Update: Recommendations of the Advisory Committee on Immunization Practices for Use of Hepatitis A Vaccine for Postexposure Prophylaxis and for Preexposure Prophylaxis for International Travel.

Autor: Nelson NP, Link-Gelles R, Hofmeister MG, Romero JR, Moore KL, Ward JW, Schillie SF
Jazyk: angličtina
Zdroj: MMWR. Morbidity and mortality weekly report [MMWR Morb Mortal Wkly Rep] 2018 Nov 02; Vol. 67 (43), pp. 1216-1220. Date of Electronic Publication: 2018 Nov 02.

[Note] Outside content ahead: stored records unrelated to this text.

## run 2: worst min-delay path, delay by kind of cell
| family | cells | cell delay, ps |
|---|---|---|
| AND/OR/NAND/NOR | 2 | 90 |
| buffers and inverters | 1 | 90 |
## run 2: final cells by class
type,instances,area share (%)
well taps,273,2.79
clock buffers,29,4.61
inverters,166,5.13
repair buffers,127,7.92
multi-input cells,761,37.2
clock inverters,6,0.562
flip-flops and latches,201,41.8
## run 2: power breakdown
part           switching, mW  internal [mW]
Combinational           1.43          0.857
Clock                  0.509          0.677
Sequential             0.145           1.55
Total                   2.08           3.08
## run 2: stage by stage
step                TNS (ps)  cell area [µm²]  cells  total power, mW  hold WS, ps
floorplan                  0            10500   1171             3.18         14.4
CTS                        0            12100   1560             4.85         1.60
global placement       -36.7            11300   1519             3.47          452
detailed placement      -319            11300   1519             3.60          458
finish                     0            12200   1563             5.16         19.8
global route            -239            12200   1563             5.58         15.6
--- src/hdl/gmtt_pkg.sv ---
`timescale 1ns / 1ps
// ----------------------------------------------------------------------------
// gmtt_pkg: shared types and constants for the gated multi timer tick core
// Mode word layout, clock event record and gate mode codes.
// ----------------------------------------------------------------------------
package gmtt_pkg;

    localparam int MODE_W   = 10;
    localparam int TARGET_W = 16;
    localparam int CMP_W    = 32;

    localparam logic [1:0] SRC_HBLANK = 2'd3;

    typedef enum logic [1:0] {
        GATE_LEVEL = 2'd0,
        GATE_RISE  = 2'd1,
        GATE_FALL  = 2'd2,
        GATE_BOTH  = 2'd3
    } gate_mode_t;

    // Packed MSB first so that bit 0 of the word is clksel[0].
    typedef struct packed {
        logic       ovf_irq;
        logic       cmp_irq;
        logic       count_en;
        logic       zero_ret;
        gate_mode_t gate_mode;
        logic       gate_sel;
        logic       gate_en;
        logic [1:0] clksel;
    } mode_t;

    typedef struct packed {
        logic [1:0] clock_source;
        logic       hblank_level;
        logic       vblank_level;
        logic       hblank_prev;
        logic       vblank_prev;
    } clk_event_t;

endpackage

--- src/hdl/gated_multi_timer_tick_core.sv ---
`timescale 1ns / 1ps
// ----------------------------------------------------------------------------
// gated_multi_timer_tick_core: up to four gated compare/overflow timers
// Datapath: the event item is captured in the input register, then its result
// in the result register; a stalled result holds the input register.
// Throughput: one event item per cycle while the result is not stalled; counts
// update in a single pass between the input register and the result register.
// Reset (aresetn low, synchronous): mode, target and count registers clear,
// both valid flags drop.
// ----------------------------------------------------------------------------
module gated_multi_timer_tick_core #(
    parameter int NUM_TIMERS  = 4,
    parameter int COUNT_WIDTH = 16
) (
    input  logic        aclk,
    input  logic        aresetn,
    // event channel
    input  logic        s_tvalid,
    output logic        s_tready,
    input  logic [7:0]  s_tdata,  // hblank_level, vblank_level, hblank_prev, vblank_prev, pad
    input  logic [1:0]  s_tuser,  // clock_source
    // result channel
    output logic        m_tvalid,
    input  logic        m_tready,
    output logic [71:0] m_tdata,  // irq_set[3:0], count0, count1, count2, count3, pad
    // configuration
    input  logic        psel,
    input  logic        penable,
    input  logic        pwrite,
    input  logic [4:0]  paddr,
    input  logic [31:0] pwdata,
    output logic [31:0] prdata,
    output logic        pready
);

    localparam int SLOTS = 4;
    localparam logic [2:0] REG_TARGET0 = 3'd4;

    gmtt_pkg::mode_t                  mode_reg   [SLOTS];
    logic [gmtt_pkg::TARGET_W-1:0]    target_reg [SLOTS];
    logic [NUM_TIMERS-1:0][COUNT_WIDTH-1:0] count_reg;
    logic [NUM_TIMERS-1:0][COUNT_WIDTH-1:0] count_next;
    logic [NUM_TIMERS-1:0]            irq_vec;

    gmtt_pkg::clk_event_t             ev_reg;
    logic                             in_valid_reg;
    logic                             m_tvalid_reg;
    logic [71:0]                      m_tdata_reg;
    logic [71:0]                      m_tdata_next;
    logic [3:0]                       irq_next;
    logic [SLOTS-1:0][15:0]           cnt_out;

    logic       adv;
    logic       cfg_wr;
    logic [2:0] cfg_idx;

    // ---------------- configuration port ----------------
    assign pready  = 1'b1;
    assign cfg_wr  = psel && penable && pwrite && pready;
    assign cfg_idx = paddr[4:2];

    always_ff @(posedge aclk) begin
        if (!aresetn) begin
            for (int i = 0; i < SLOTS; i++) begin
                mode_reg[i]   <= '0;
                target_reg[i] <= '0;
            end
        end else if (cfg_wr) begin
            if (cfg_idx < REG_TARGET0) begin
                mode_reg[cfg_idx[1:0]] <= gmtt_pkg::mode_t'(pwdata[gmtt_pkg::MODE_W-1:0]);
            end else begin
                target_reg[cfg_idx[1:0]] <= pwdata[gmtt_pkg::TARGET_W-1:0];
            end
        end
    end

    always_comb begin
        if (cfg_idx < REG_TARGET0) begin
            prdata = 32'(mode_reg[cfg_idx[1:0]]);
        end else begin
            prdata = 32'(target_reg[cfg_idx[1:0]]);
        end
    end

    // ---------------- handshake ----------------
    assign adv      = in_valid_reg && (!m_tvalid_reg || m_tready);
    assign s_tready = !in_valid_reg || adv;
    assign m_tvalid = m_tvalid_reg;
    assign m_tdata  = m_tdata_reg;

    always_ff @(posedge aclk) begin
        if (!aresetn) begin
            in_valid_reg <= 1'b0;
        end else if (s_tvalid && s_tready) begin
            in_valid_reg <= 1'b1;
        end else if (adv) begin
            in_valid_reg <= 1'b0;
        end
    end

    // hold the event payload until it is consumed
    always_ff @(posedge aclk) begin
        if (s_tvalid && s_tready) begin
            ev_reg.clock_source <= s_tuser;
            ev_reg.hblank_level <= s_tdata[0];
            ev_reg.vblank_level <= s_tdata[1];
            ev_reg.hblank_prev  <= s_tdata[2];
            ev_reg.vblank_prev  <= s_tdata[3];
        end
    end

    // ---------------- timers ----------------
    for (genvar t = 0; t < NUM_TIMERS; t++) begin : g_timer
        gmtt_timer_unit #(
            .COUNT_WIDTH (COUNT_WIDTH)
        ) u_timer (
            .mode    (mode_reg[t]),
            .target  (target_reg[t]),
            .ev      (ev_reg),
            .cnt_in  (count_reg[t]),
            .cnt_out (count_next[t]),
            .irq     (irq_vec[t])
        );
    end

    for (genvar t = 0; t < SLOTS; t++) begin : g_slot
        if (t < NUM_TIMERS) begin : g_used
            assign cnt_out[t]  = 16'(count_next[t]);
            assign irq_next[t] = irq_vec[t];
        end else begin : g_unused
            assign cnt_out[t]  = '0;
            assign irq_next[t] = 1'b0;
        end
    end

    assign m_tdata_next = {4'b0000, cnt_out[3], cnt_out[2], cnt_out[1], cnt_out[0], irq_next};

    always_ff @(posedge aclk) begin
        if (!aresetn) begin
            count_reg <= '0;
        end else if (adv) begin
            count_reg <= count_next;
        end
    end

    always_ff @(posedge aclk) begin
        if (!aresetn) begin
            m_tvalid_reg <= 1'b0;
        end else if (adv) begin
            m_tvalid_reg <= 1'b1;
        end else if (m_tready) begin
            m_tvalid_reg <= 1'b0;
        end
    end

    always_ff @(posedge aclk) begin
        if (adv) begin
            m_tdata_reg <= m_tdata_next;
        end
    end

    // ---------------- assertions ----------------
    a_count_hold: assert property (@(posedge aclk) disable iff (!aresetn)
        !adv |=> $stable(count_reg))
        else $error("timer count changed without a consumed item");

    a_adv_result: assert property (@(posedge aclk) disable iff (!aresetn)
        adv |=> m_tvalid)
        else $error("consumed item produced no result");

    a_no_overrun: assert property (@(posedge aclk) disable iff (!aresetn)
        (in_valid_reg && !adv) |-> !s_tready)
        else $error("input register would be overwritten");

    a_unused_irq: assert property (@(posedge aclk) disable iff (!aresetn)
        m_tvalid |-> ((m_tdata[3:0] >> NUM_TIMERS) == 4'd0))
        else $error("interrupt raised by an absent timer");

endmodule
===== src/tilt_angle_kalman_filter_top_macros.svh =====
// assertion macros for the tilt filter
`ifndef TILT_ANGLE_KALMAN_FILTER_TOP_MACROS_SVH
`define TILT_ANGLE_KALMAN_FILTER_TOP_MACROS_SVH

// same-cycle implication
`define TAK_ASSERT_IMPLY(lbl, ante, cons) \
  lbl: assert property (@(posedge clk) disable iff (rst) (ante) |-> (cons)) \
    else $error("tak assertion failed");

// next-cycle implication
`define TAK_ASSERT_NEXT(lbl, ante, cons) \
  lbl: assert property (@(posedge clk) disable iff (rst) (ante) |=> (cons)) \
    else $error("tak assertion failed");

`endif


===== src/tak_pkg.sv =====
`default_nettype none
package tak_pkg;

  localparam int FRAC_BITS_DEF    = 16;
  localparam int CORDIC_STEPS_DEF = 16;
  localparam int REG_W            = 31;
  localparam int IDX_W            = 8;

  localparam logic [REG_W-1:0] TIME_STEP_RST   = 31'd655;
  localparam logic [REG_W-1:0] MEAS_NOISE_RST  = 31'd19661;
  localparam logic [REG_W-1:0] ANGLE_NOISE_RST = 31'd66;
  localparam logic [REG_W-1:0] GYRO_NOISE_RST  = 31'd197;

  localparam logic [IDX_W-1:0] REG_TIME_STEP   = 8'd0;
  localparam logic [IDX_W-1:0] REG_MEAS_NOISE  = 8'd1;
  localparam logic [IDX_W-1:0] REG_ANGLE_NOISE = 8'd2;
  localparam logic [IDX_W-1:0] REG_GYRO_NOISE  = 8'd3;

  localparam logic signed [31:0] SAT_MAX = 32'sh7FFFFFFF;
  localparam logic signed [31:0] SAT_MIN = 32'sh80000000;

  localparam logic signed [35:0] PI_Q30 = 36'sd3373259426;

  function automatic logic signed [31:0] sat33(input logic signed [32:0] s);
    logic signed [31:0] r;
    if (s[32] != s[31]) r = s[32] ? SAT_MIN : SAT_MAX;
    else r = s[31:0];
    return r;
  endfunction

  function automatic logic signed [31:0] add_s(input logic signed [31:0] a,
                                               input logic signed [31:0] b);
    logic signed [32:0] s;
    s = {a[31], a} + {b[31], b};
    return sat33(s);
  endfunction

  function automatic logic signed [31:0] sub_s(input logic signed [31:0] a,
                                               input logic signed [31:0] b);
    logic signed [32:0] s;
    s = {a[31], a} - {b[31], b};
    return sat33(s);
  endfunction

  // atan(2^-i) in q30
  function automatic logic signed [35:0] atan_q30(input logic [4:0] i);
    logic signed [35:0] r;
    unique case (i)
      5'd0:  r = 36'sd843314857;
      5'd1:  r = 36'sd497837829;
      5'd2:  r = 36'sd263043837;
      5'd3:  r = 36'sd133525159;
      5'd4:  r = 36'sd67021687;
      5'd5:  r = 36'sd33543516;
      5'd6:  r = 36'sd16775851;
      5'd7:  r = 36'sd8388437;
      5'd8:  r = 36'sd4194283;
      5'd9:  r = 36'sd2097149;
      5'd10: r = 36'sd1048576;
      5'd11: r = 36'sd524288;
      5'd12: r = 36'sd262144;
      5'd13: r = 36'sd131072;
      5'd14: r = 36'sd65536;
      5'd15: r = 36'sd32768;
      5'd16: r = 36'sd16384;
      5'd17: r = 36'sd8192;
      5'd18: r = 36'sd4096;
      5'd19: r = 36'sd2048;
      5'd20: r = 36'sd1024;
      5'd21: r = 36'sd512;
      5'd22: r = 36'sd256;
      5'd23: r = 36'sd128;
      5'd24: r = 36'sd64;
      default: r = 36'sd0;
    endcase
    return r;
  endfunction

endpackage
`default_nettype wire


===== src/tak_mul.sv =====
`default_nettype none
module tak_mul #(
  parameter int FRAC_BITS = tak_pkg::FRAC_BITS_DEF
) (
  input  wire logic               clk,
  input  wire logic signed [31:0] a,
  input  wire logic signed [31:0] b,
  output logic signed [31:0]      y
);
  import tak_pkg::*;

  logic signed [63:0] prod;
  logic [63:0] mag;
  logic [63:0] m;

  always_ff @(posedge clk) begin
    prod <= a * b;
  end

  // round half away from zero, then saturate
  always_comb begin
    mag = prod[63] ? 64'(-prod) : 64'(prod);
    m = (mag + (64'd1 << (FRAC_BITS - 1))) >> FRAC_BITS;
    if (prod[63]) begin
      if (m > 64'h80000000) y = SAT_MIN;
      else y = 32'(64'd0 - m);
    end else begin
      if (m > 64'h7FFFFFFF) y = SAT_MAX;
      else y = m[31:0];
    end
  end

endmodule
`default_nettype wire
==> src/tilt_angle_kalman_filter_top_macros.svh <==
// assertion macros for the tilt filter
`ifndef TILT_ANGLE_KALMAN_FILTER_TOP_MACROS_SVH
`define TILT_ANGLE_KALMAN_FILTER_TOP_MACROS_SVH

// same-cycle implication
`define TAK_ASSERT_IMPLY(lbl, ante, cons) \
  lbl: assert property (@(posedge clk) disable iff (rst) (ante) |-> (cons)) \
    else $error("tak assertion failed");

// next-cycle implication
`define TAK_ASSERT_NEXT(lbl, ante, cons) \
  lbl: assert property (@(posedge clk) disable iff (rst) (ante) |=> (cons)) \
    else $error("tak assertion failed");

`endif

==> src/tak_pkg.sv <==
`default_nettype none
package tak_pkg;

  localparam int FRAC_BITS_DEF    = 16;
  localparam int CORDIC_STEPS_DEF = 16;
  localparam int REG_W            = 31;
  localparam int IDX_W            = 8;

  localparam logic [REG_W-1:0] TIME_STEP_RST   = 31'd655;
  localparam logic [REG_W-1:0] MEAS_NOISE_RST  = 31'd19661;
  localparam logic [REG_W-1:0] ANGLE_NOISE_RST = 31'd66;
  localparam logic [REG_W-1:0] GYRO_NOISE_RST  = 31'd197;

  localparam logic [IDX_W-1:0] REG_TIME_STEP   = 8'd0;
  localparam logic [IDX_W-1:0] REG_MEAS_NOISE  = 8'd1;
  localparam logic [IDX_W-1:0] REG_ANGLE_NOISE = 8'd2;
  localparam logic [IDX_W-1:0] REG_GYRO_NOISE  = 8'd3;

  localparam logic signed [31:0] SAT_MAX = 32'sh7FFFFFFF;
  localparam logic signed [31:0] SAT_MIN = 32'sh80000000;

  localparam logic signed [35:0] PI_Q30 = 36'sd3373259426;

  function automatic logic signed [31:0] sat33(input logic signed [32:0] s);
    logic signed [31:0] r;
    if (s[32] != s[31]) r = s[32] ? SAT_MIN : SAT_MAX;
    else r = s[31:0];
    return r;
  endfunction

  function automatic logic signed [31:0] add_s(input logic signed [31:0] a,
                                               input logic signed [31:0] b);
    logic signed [32:0] s;
    s = {a[31], a} + {b[31], b};
    return sat33(s);
  endfunction

  function automatic logic signed [31:0] sub_s(input logic signed [31:0] a,
                                               input logic signed [31:0] b);
    logic signed [32:0] s;
    s = {a[31], a} - {b[31], b};
    return sat33(s);
  endfunction

  // atan(2^-i) in q30
  function automatic logic signed [35:0] atan_q30(input logic [4:0] i);
    logic signed [35:0] r;
    unique case (i)
      5'd0:  r = 36'sd843314857;
      5'd1:  r = 36'sd497837829;
      5'd2:  r = 36'sd263043837;
      5'd3:  r = 36'sd133525159;
      5'd4:  r = 36'sd67021687;
      5'd5:  r = 36'sd33543516;
      5'd6:  r = 36'sd16775851;
      5'd7:  r = 36'sd8388437;
      5'd8:  r = 36'sd4194283;
      5'd9:  r = 36'sd2097149;
      5'd10: r = 36'sd1048576;
      5'd11: r = 36'sd524288;
      5'd12: r = 36'sd262144;
      5'd13: r = 36'sd131072;
      5'd14: r = 36'sd65536;
      5'd15: r = 36'sd32768;
      5'd16: r = 36'sd16384;
      5'd17: r = 36'sd8192;
      5'd18: r = 36'sd4096;
      5'd19: r = 36'sd2048;
      5'd20: r = 36'sd1024;
      5'd21: r = 36'sd512;
      5'd22: r = 36'sd256;
      5'd23: r = 36'sd128;
      5'd24: r = 36'sd64;
      default: r = 36'sd0;
    endcase
    return r;
  endfunction

endpackage
`default_nettype wire

==> src/tak_div.sv <==
`default_nettype none
module tak_div #(
  parameter int FRAC_BITS = tak_pkg::FRAC_BITS_DEF
) (
  input  wire logic               clk,
  input  wire logic               rst,
  input  wire logic               start,
  input  wire logic signed [31:0] num,
  input  wire logic signed [31:0] den,
  output logic                    busy,
  output logic signed [31:0]      quo
);
  import tak_pkg::*;

  localparam int NB    = 32 + FRAC_BITS;
  localparam int CNT_W = $clog2(NB + 1);

  logic [NB-1:0]    sh;
  logic [31:0]      rem;
  logic [31:0]      dmag;
  logic             neg;
  logic [CNT_W-1:0] cnt;
  logic [32:0]      rem_sh;
  logic             ge;
  logic [31:0]      nmag;
  logic [NB-32:0]   hi;

  assign nmag   = num[31] ? 32'(-num) : 32'(num);
  assign rem_sh = {rem, sh[NB-1]};
  assign ge     = rem_sh >= {1'b0, dmag};
  assign hi     = sh[NB-1:31];

  always_ff @(posedge clk) begin
    if (rst) begin
      busy <= 1'b0;
      cnt  <= '0;
    end else if (start) begin
      busy <= 1'b1;
      cnt  <= CNT_W'(NB);
      sh   <= {nmag, {FRAC_BITS{1'b0}}};
      rem  <= '0;
      dmag <= den[31] ? 32'(-den) : 32'(den);
      neg  <= num[31] ^ den[31];
    end else if (busy) begin
      rem  <= ge ? 32'(rem_sh - {1'b0, dmag}) : rem_sh[31:0];
      sh   <= {sh[NB-2:0], ge};
      cnt  <= cnt - 1'b1;
      if (cnt == CNT_W'(1)) busy <= 1'b0;
    end
  end

  always_comb begin
    if (neg) begin
      if (hi > (NB-31)'(1) || (hi == (NB-31)'(1) && sh[30:0] != '0)) quo = SAT_MIN;
      else quo = 32'(32'd0 - sh[31:0]);
    end else begin
      if (hi != '0) quo = SAT_MAX;
      else quo = sh[31:0];
    end
  end

endmodule
`default_nettype wire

DOI: 10.15585/mmwr.mm6743a5
Abstrakt: Postexposure prophylaxis (PEP) with hepatitis A (HepA) vaccine or immune globulin (IG) effectively prevents infection with hepatitis A virus (HAV) when administered within 2 weeks of exposure. Preexposure prophylaxis against HAV infection through the administration of HepA vaccine or IG provides protection for unvaccinated persons traveling to or working in countries that have high or intermediate HAV endemicity. The Advisory Committee on Immunization Practices (ACIP) Hepatitis Vaccines Work Group conducted a systematic review of the evidence for administering vaccine for PEP to persons aged >40 years and reviewed the HepA vaccine efficacy and safety in infants and the benefits of protection against HAV before international travel. The February 21, 2018, ACIP recommendations update and supersede previous ACIP recommendations for HepA vaccine for PEP and for international travel. Current recommendations include that HepA vaccine should be administered to all persons aged ≥12 months for PEP. In addition to HepA vaccine, IG may be administered to persons aged >40 years depending on the provider's risk assessment. ACIP also recommended that HepA vaccine be administered to infants aged 6-11 months traveling outside the United States when protection against HAV is recommended. The travel-related dose for infants aged 6-11 months should not be counted toward the routine 2-dose series. The dosage of IG has been updated where applicable (0.1 mL/kg). HepA vaccine for PEP provides advantages over IG, including induction of active immunity, longer duration of protection, ease of administration, and greater acceptability and availability.
Competing Interests: All authors have completed and submitted the ICMJE form for disclosure of potential conflicts of interest. No potential conflicts of interest were disclosed.